Sometimes, l10n bugs are not always l10n bugs!

January 5th, 2007

On wednesday, I reopened the bug 206439 when Aman pointed the following to us…

Screenshot9 - bug

Okay, this seemed a translation bug. Down to the debugging & I found that Comment 12 was where the bug coming from. Giving it a round of translation was the first thing on my mind… which was not very well received by the code. The code was parsing the translation & separating it for day names on the basis of length… not a good thing.

Screenshot11 - buggy

Ankit then suggested to keep the day names in separate strings, so they can be separately be translated. This would bring sanity to both the code & the translations. But however, this induced another problem… Since the day names were being used as “MTWTFSS” (initials!), marking Saturday’s S and Sunday’s S separately was another issue. Gettext has a rule to mark duplicate strings as a single translatable string. Carlos at #i18n (irc.gnome.org) suggested to use contexts in strings which are to be marked for translation… which led to this patch.

Screenshot12 - fixed!

…now Evo rests in peace… atleast for two days of this weekend - during which I plan to hack m17n-db for bug 198325 to move my Mapper from a pre-pre-alpha+buggy version to a alpha version atleast!

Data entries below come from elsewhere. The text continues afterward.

$ cat src/include/hbrg_pkg.sv
// What this block does
// - Bus master releases bus, then grants
// - Release floats address, data, selects, strobes
// - Host request outranks every peer request
// - Grant held low until request withdrawn
// - Only bus master drives grant; others monitor
// - Grant floats one clock before going low
// - Chip select plus request pulls acknowledge low
`default_nettype none
package hbrg_pkg;
  localparam int unsigned PEER_COUNT = 6;
  localparam int unsigned FLOAT_CYCLES = 1;
  // Internal bus driver enables, one per pin group
  typedef struct packed {
    logic addr;
    logic data;
    logic sel;
    logic strobe;
  } hbrg_bus_oe_s;
  localparam hbrg_bus_oe_s BUS_OFF = 4'h0;
  localparam hbrg_bus_oe_s BUS_ON  = 4'hF;
  typedef enum logic [2:0] {
    ST_IDLE,
    ST_RELEASE,
    ST_FLOAT,
    ST_GRANT,
    ST_RESUME
  } hbrg_state_e;
endpackage
`default_nettype wire

$ cat src/hbrg_top.sv
`timescale 1ns/1ps
`default_nettype none
module hbrg_top #(
  parameter int unsigned PEERS = hbrg_pkg::PEER_COUNT
) (
  // Clock and reset
  input  wire logic                core_clk_in,
  input  wire logic                sys_rst_in,
  // Host pins
  input  wire logic                host_bus_request_n_in,
  input  wire logic                chip_select_n_in,
  input  wire logic                host_bus_grant_n_in,
  output logic                     host_bus_grant_n_out,
  output logic                     host_bus_grant_oe_out,
  output logic                     host_wait_ack_out,
  output logic                     host_wait_ack_oe_out,
  // Multiprocessor arbitration
  input  wire logic [PEERS-1:0]    peer_bus_requests_n_in,
  input  wire logic                own_bus_master_in,
  output logic                     own_bus_request_n_out,
  // Core side
  input  wire logic                core_bus_want_in,
  output hbrg_pkg::hbrg_bus_oe_s   bus_oe_out,
  output logic                     host_granted_out
);
  // Peer field cannot be wider than the peer count
  if (PEERS < 1 || PEERS > hbrg_pkg::PEER_COUNT) begin : g_bad_peers
    $error("PEERS out of range");
  end

  ////////////////////////////////////////////////////////////////////
  // Pin synchronisers
  // All pins are asynchronous; only the second stage is ever read
  logic             hbr_sync;
  logic             cs_sync;
  logic             gnt_sync;
  logic [PEERS-1:0] peer_sync;
  hbrg_sync2 #(
    .WIDTH (1)
  ) hbr_sync2_inst (
    .core_clk_in (core_clk_in),
    .sys_rst_in  (sys_rst_in),
    .async_in    (host_bus_request_n_in),
    .sync_out    (hbr_sync)
  );
  hbrg_sync2 #(
    .WIDTH (1)
  ) cs_sync2_inst (
    .core_clk_in (core_clk_in),
    .sys_rst_in  (sys_rst_in),
    .async_in    (chip_select_n_in),
    .sync_out    (cs_sync)
  );
  hbrg_sync2 #(
    .WIDTH (1)
  ) gnt_sync2_inst (
    .core_clk_in (core_clk_in),
    .sys_rst_in  (sys_rst_in),
    .async_in    (host_bus_grant_n_in),
    .sync_out    (gnt_sync)
  );
  hbrg_sync2 #(
    .WIDTH (PEERS)
  ) peer_sync2_inst (
    .core_clk_in (core_clk_in),
    .sys_rst_in  (sys_rst_in),
    .async_in    (peer_bus_requests_n_in),
    .sync_out    (peer_sync)
  );
  logic host_req;
  logic host_sel;
  logic peer_req;
  logic mon_grant;
  assign host_req  = ~hbr_sync;
  assign host_sel  = ~cs_sync;
  assign peer_req  = ~&peer_sync;
  assign mon_grant = ~gnt_sync;

  ////////////////////////////////////////////////////////////////////
  // Handover state machine
  hbrg_pkg::hbrg_state_e state_reg;
  logic [1:0]            float_cnt_reg;
  always_ff @(posedge core_clk_in) begin
    if (sys_rst_in) begin
      state_reg     <= hbrg_pkg::ST_IDLE;
      float_cnt_reg <= 2'h0;
    end else begin
      case (state_reg)
        hbrg_pkg::ST_IDLE: begin
          // Only the bus master answers the host
          if (host_req && own_bus_master_in) begin
            state_reg <= hbrg_pkg::ST_RELEASE;
          end
        end
        hbrg_pkg::ST_RELEASE: begin
          float_cnt_reg <= 2'h0;
          state_reg     <= hbrg_pkg::ST_FLOAT;
        end
        hbrg_pkg::ST_FLOAT: begin
          float_cnt_reg <= float_cnt_reg + 2'h1;
          if (!host_req) begin
            state_reg <= hbrg_pkg::ST_RESUME;
          end else if (float_cnt_reg == 2'(hbrg_pkg::FLOAT_CYCLES - 1)) begin
            state_reg <= hbrg_pkg::ST_GRANT;
          end
        end
        hbrg_pkg::ST_GRANT: begin
          if (!host_req) begin
            state_reg <= hbrg_pkg::ST_RESUME;
          end
        end
        hbrg_pkg::ST_RESUME: begin
          state_reg <= hbrg_pkg::ST_IDLE;
        end
        default: begin
          state_reg <= hbrg_pkg::ST_IDLE;
        end
      endcase
    end
  end

  ////////////////////////////////////////////////////////////////////
  // Grant pin
  logic in_handover;
  logic grant_now;
  assign in_handover = (state_reg != hbrg_pkg::ST_IDLE);
  // Grant driven only from grant state; float before it
  // Only a bus master may drive the grant line
  assign grant_now   = (state_reg == hbrg_pkg::ST_GRANT) && host_req && own_bus_master_in;
  always_ff @(posedge core_clk_in) begin
    if (sys_rst_in) begin
      host_bus_grant_oe_out <= 1'b0;
      host_bus_grant_n_out  <= 1'b1;
    end else begin
      // Released on the edge after the request goes away
      host_bus_grant_oe_out <= grant_now;
      host_bus_grant_n_out  <= ~grant_now;
    end
  end

  ////////////////////////////////////////////////////////////////////
  // External bus drivers
  always_ff @(posedge core_clk_in) begin
    if (sys_rst_in) begin
      bus_oe_out <= hbrg_pkg::BUS_OFF;
    end else begin
      // Floated throughout handover, re-driven after resume
      if (in_handover || host_req) begin
        bus_oe_out <= hbrg_pkg::BUS_OFF;
      end else if (own_bus_master_in) begin
        bus_oe_out <= hbrg_pkg::BUS_ON;
      end else begin
        bus_oe_out <= hbrg_pkg::BUS_OFF;
      end
    end
  end

  ////////////////////////////////////////////////////////////////////
  // Host ownership flag
  always_ff @(posedge core_clk_in) begin
    if (sys_rst_in) begin
      host_granted_out <= 1'b0;
    end else begin
      // Non-masters watch the grant line instead
      if (own_bus_master_in) begin
        host_granted_out <= grant_now;
      end else begin
        host_granted_out <= mon_grant;
      end
    end
  end

  ////////////////////////////////////////////////////////////////////
  // Own peer request
  always_ff @(posedge core_clk_in) begin
    if (sys_rst_in) begin
      own_bus_request_n_out <= 1'b1;
    end else begin
      // Host pending suppresses our own peer request
      own_bus_request_n_out <= ~(core_bus_want_in && !own_bus_master_in
                                 && !host_req && !in_handover);
    end
  end

  ////////////////////////////////////////////////////////////////////
  // Host wait acknowledge
  always_ff @(posedge core_clk_in) begin
    if (sys_rst_in) begin
      host_wait_ack_out    <= 1'b0;
      host_wait_ack_oe_out <= 1'b0;
    end else begin
      // Open drain: drive low only, else float
      host_wait_ack_oe_out <= host_sel && host_req;
      host_wait_ack_out    <= 1'b0;
    end
  end

  // Peer requests only matter to the core's own arbiter; held for visibility
  logic unused_peer;
  assign unused_peer = peer_req;
endmodule

////////////////////////////////////////////////////////////////////
// Two-stage synchroniser for asynchronous pins
module hbrg_sync2 #(
  parameter int unsigned WIDTH = 1
) (
  // Clock and reset
  input  wire logic             core_clk_in,
  input  wire logic             sys_rst_in,
  // Pin side and core side
  input  wire logic [WIDTH-1:0] async_in,
  output logic      [WIDTH-1:0] sync_out
);
  if (WIDTH < 1) begin : g_bad_width
    $error("WIDTH must be at least 1");
  end

  logic [WIDTH-1:0] meta_reg;
  // Resets to the idle high level, so no false request follows reset
  always_ff @(posedge core_clk_in) begin
    if (sys_rst_in) begin
      meta_reg <= '1;
      sync_out <= '1;
    end else begin
      meta_reg <= async_in;
      sync_out <= meta_reg;
    end
  end
endmodule
`default_nettype wire

$ cat config.mk
export PLATFORM = sky130hd
export DESIGN_NAME = hbrg_top
export DESIGN_NICKNAME = d
export VERILOG_FILES = /design/src/include/hbrg_pkg.sv /design/src/hbrg_top.sv
export SDC_FILE = /design/constraint.sdc
export NUM_CORES = 1
export LEC_CHECK = 0
export BUFFER_PORTS_ARGS = -buffer_cell sky130_fd_sc_hd__buf_2
export CAP_MARGIN = 20
export CORE_UTILIZATION = 44
export DETAILED_ROUTE_END_ITERATION = 16
export PLACE_DENSITY_LB_ADDON = 0.05
export SETUP_SLACK_MARGIN = 0.15
export SLEW_MARGIN = 30
export SYNTH_ARGS = -nofsm -noshare
export SYNTH_HDL_FRONTEND = slang
export SYNTH_HIERARCHICAL = 1
export SYNTH_SLANG_ARGS = --single-unit
$ cat constraint.sdc
create_clock -name core_clk_in -period 1.45 [get_ports core_clk_in]
set_input_delay 0 -clock core_clk_in [delete_from_list [all_inputs] [get_ports core_clk_in]]
set_output_delay 0 -clock core_clk_in [all_outputs]
set_load 0.01 [all_outputs]
[Yosys cells after proc, flatten, opt, wreduce, memory -nomap -nowiden]
Cells that the tools add are included.
W data, S select, Z words.
Cells by class
  reductions and logical operators: 16
  bitwise operators: 5
  mux-type cells: 8
  eq/ne operators: 6
  add/sub/neg operators: 1
Operator list (count)
  $mux W3: 4
  $pmux W3 S4: 1
  $logic_and A1 B1 Y1: 7
  $eq A3 B2 Y1 const B: 2
  $not A1 Y1: 5
  $mux W4: 1
  $pmux W2 S2: 1
  $eq A3 B1 Y1 const B: 1
  $logic_not A3 Y1: 1
  $ne A3 B2 Y1 const B: 1
  $reduce_and A3 Y1: 1
  $reduce_bool A3 Y1: 1
  $add A2 B1 Y2 const B: 1
  $logic_not A1 Y1: 2
  $logic_not A2 Y1: 1
  $ne A2 B1 Y1 const B: 1
  $ne A2 B2 Y1 const B: 1
  $reduce_bool A2 Y1: 1
  $reduce_or A2 Y1: 1
  $logic_or A1 B1 Y1: 1
  $mux W1: 1
Word-level totals
  input port bits: 13
  output and inout port bits: 10
  register bits after elaboration: 20
  logic and storage cells: 53

[Depth between registers and ports, before layout]
  depth in word-level cells: 5
  gate-level depth with buffers: 5
  mapped depth without buffers: 5

[Hierarchy]
Netlist, hierarchy kept.
Modules (own cells, without submodules)
  hbrg_top: area an instance 425.4 sq um, instances 1, seq. area each 220.2 sq um, cells an instance 43
  hbrg_sync2: area an instance 52.6 sq um, instances 3, seq. area each 40.0 sq um, cells an instance 4

[Worst setup path after synthesis]
No wires, ideal clock.
  kind: register to register
  from: reg float_cnt_reg[0]
  to: reg float_cnt_reg[1]
  path slack: 0.321 ns
  required time: 1.330 ns
  path buffers: 0
  arrival time: 1.009 ns
  cell stages (with the launch flop): 6
  library setup time: 0.120 ns
  clock period less this slack: 1.129 ns
  path through: dfxtp_1 -> inv_1 -> ha_1 -> and4bb_2 -> a21oi_1 -> a21oi_1
Between the ends
  longest elaborated chain between the ends: 2
Ends and longest elaborated chain
  start: declaration: line hbrg_top.sv:82  | logic [1:0] float_cnt_reg;
  start signal: assignment: line hbrg_top.sv:100  | float_cnt_reg <= float_cnt_reg + 2'h1;
  $add A2 B1 Y2: line hbrg_top.sv:100
  $pmux W2 S2: line hbrg_top.sv:88  | case (state_reg)
No other way between the ends.
A chain may end at the register's enable or synchronous reset.

[Final worst setup path]
Ends and elaborated chain as after synthesis.

==> out/summary.txt <==
=================================================================================================
Final number of setup-violating endpoints                                                       0
Starting density of the core                                                                49.8%
Placement Rows                                                                                 12
Maximum clock frequency                                                                   854 MHz
Initial antenna violation count                                                                 0
Routed Antenna Nets                                                                             0
RSZ-0062 raised after global routing                                                           no
Final layout net count                                                                         89
Proportion of layout cells with a drive suffix above 1                                      32.4%
Number of violations reported at the end of detailed-routing iteration 0                        4
Yosys warnings                                                                                  6
Crit-path max FO                                                                                3
Hold path startpoint                                                                   sys_rst_in
Total routing resource utilization after global routing                                     15.4%
Die outline width                                                                         38.4 um
Vias per Instance                                                                            4.82
Via count of the first global-routing pass                                                    377
Count of maximum capacitance violations                                                         0
Post-layout min period                                                                    1.17 ns
HPWL Detailed                                                                              572 um
Gate count after technology mapping                                                            55
Clock tree from TritonCTS                                                                   built
Ys async rst share                                                                             0%
Category of the worst setup path capture point                                               flop
Clock tree skew after final layout                                                    0.000759 ns
Clock group share of total power                                                            30.9%
Total power per unit cell area                                                       1090 mW/mm^2
Portion of the post-synthesis area used by sequential elements                              58.4%
Clock transition at path regs                                                             0.09 ns
Final estimated routing congestion in global placement                                      0.705
Core region area                                                                     0.00117 mm^2
Total Neg Setup Slack                                                                        0 ns
Final worst-path cycle share                                                                80.7%
Number of optimization iterations in the first detailed-route pass                              4
Largest register FFs                                                                            3
Mapped Area                                                                              583 um^2
Nets in the synthesized netlist                                                                69
Vertical die dimension                                                                    38.4 um
Clk Tree Root Cell                                                                   sky130_fd_sc_hd__clkbuf_4
Minimum setup slack among reg-to-reg paths                                                0.28 ns
Cell leakage power                                                                    0.000311 uW
Number of cells on the worst reg-to-reg path                                                    5
Average wire length per cell after detail routing                                         9.57 um
Number of enable-type register cells in the synthesized netlist                                 0
Clock Latency Late Sink                                                                   0.28 ns
Reg-to-reg critical path startpoint                                                  float_cnt_reg[0]
Data required, critical path                                                              1.63 ns
Type of the setup path with the least slack                                          flop to flop
Number of setup buffers added after CTS                                                         0
Utilization after layout                                                                    61.0%
Largest voltage drop on the vdd net                                                        504 uV
Total wirelength of the detailed-routed design                                             842 um
First-pass GRT wire length                                                                1500 um
Worst Hold Path EP                                                                   float_cnt_reg[0]
Worst hold path class                                                                input port to flop
CP Data Arrival Time                                                                      1.35 ns
Maximum clock path buffer count                                                                 2
Inserted Clock Buffers                                                                          3
Critical path startpoint category                                                            flop
Share of total power in combinational logic                                                  6.7%
Htree depth                                                                                     1
Outcome                                                                              finished clean
Net Sw Frac                                                                                 21.8%
Overall die area                                                                     0.00147 mm^2
Number of distinct library cell variants in the gate-level netlist after synthesis             23
Remaining global-route overflow                                                                 0
I/O pin cnt                                                                                    23
Depth of the worst hold-timing path                                                             2
Endpoint of the lowest-slack register-to-register path                               float_cnt_reg[1]
Average footprint of a synthesized cell                                                 10.6 um^2
Number of synthesized register bits                                                            17
Hold violation count in the final report                                                        0
Internal power of the cells                                                                611 uW
Max-slew violation count                                                                        0
Antenna diode instance count                                                                    0
Commonest register cell after synthesis                                              sky130_fd_sc_hd__dfxtp_1
P&R area growth vs syn                                                                      22.5%
Psw                                                                                        171 uW
Number of vias after detailed routing                                                         424
Part of the total power dissipated in sequential elements                                   62.4%
PnR Total Power                                                                            782 uW
Largest net degree at the start of global routing                                              14
Port Buffers                                                                                   15
DR DRC count                                                                                    0
Num Clock Sinks                                                                                17
=================================================================================================
## how the worst max path moves through the flow
stage | start | end | slack (ns)
after global routing | float_cnt_reg[0] | float_cnt_reg[1] | 0.16
after floorplan | float_cnt_reg[0] | float_cnt_reg[1] | 0.32
after detailed placement | float_cnt_reg[0] | float_cnt_reg[1] | 0.26
after CTS | float_cnt_reg[0] | float_cnt_reg[1] | 0.25
final | float_cnt_reg[0] | float_cnt_reg[1] | 0.28
after global placement | float_cnt_reg[0] | float_cnt_reg[1] | 0.28
## layout make-up
class                   count  area, um^2
clock inverters             1        5.00
multi-input cells          31         201
flip-flops and latches     17         342
clock buffers               3        22.5
repair buffers             19         115
inverters                   3        11.3
fillers                   102         457
well taps                  14        17.5
## cells by family (layout without fill, tap and decap cells)
family                   after synthesis  count (layout)  share of synthesized area [%]
other                                  1               1                          0.643
buffers and inverters                  7              26                           7.08
AND/OR/NAND/NOR                       21              21                           22.5
AO/OA/AOI/OAI                          8               8                           9.23
flip-flops                            17              17                           58.4
adder cells (fa/ha/maj)                1               1                           2.15
## synthesized netlist by cell type, drive strengths merged (2+ instances only)
| cell type | number | area [um^2] |
|---|---|---|
| dfxtp | 17 | 340 |
| or2 | 6 | 37.5 |
| buf | 4 | 30.0 |
| inv | 3 | 11.3 |
| nand2 | 3 | 11.3 |
| a21oi | 2 | 10.0 |
| nand4 | 2 | 12.5 |
| nor2 | 2 | 7.51 |
| nor3 | 2 | 10.0 |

It looks like this in its current state…
Mapper

Posted in Fedora-i18n, Red Hat | Comments (2)

2 Responses to “Sometimes, l10n bugs are not always l10n bugs!”

  1. Pete Zaitcev Says:

    Is this a keymap for Hindu or other language?

  2. makuchaku Says:

    Pete, this is a keymap loader – something which will aid user to understand that what keymappings are there in the keymap :)

    Have a look at RH bug 198325 for more info. BTW, yes, its the Hindi inscript keymap :)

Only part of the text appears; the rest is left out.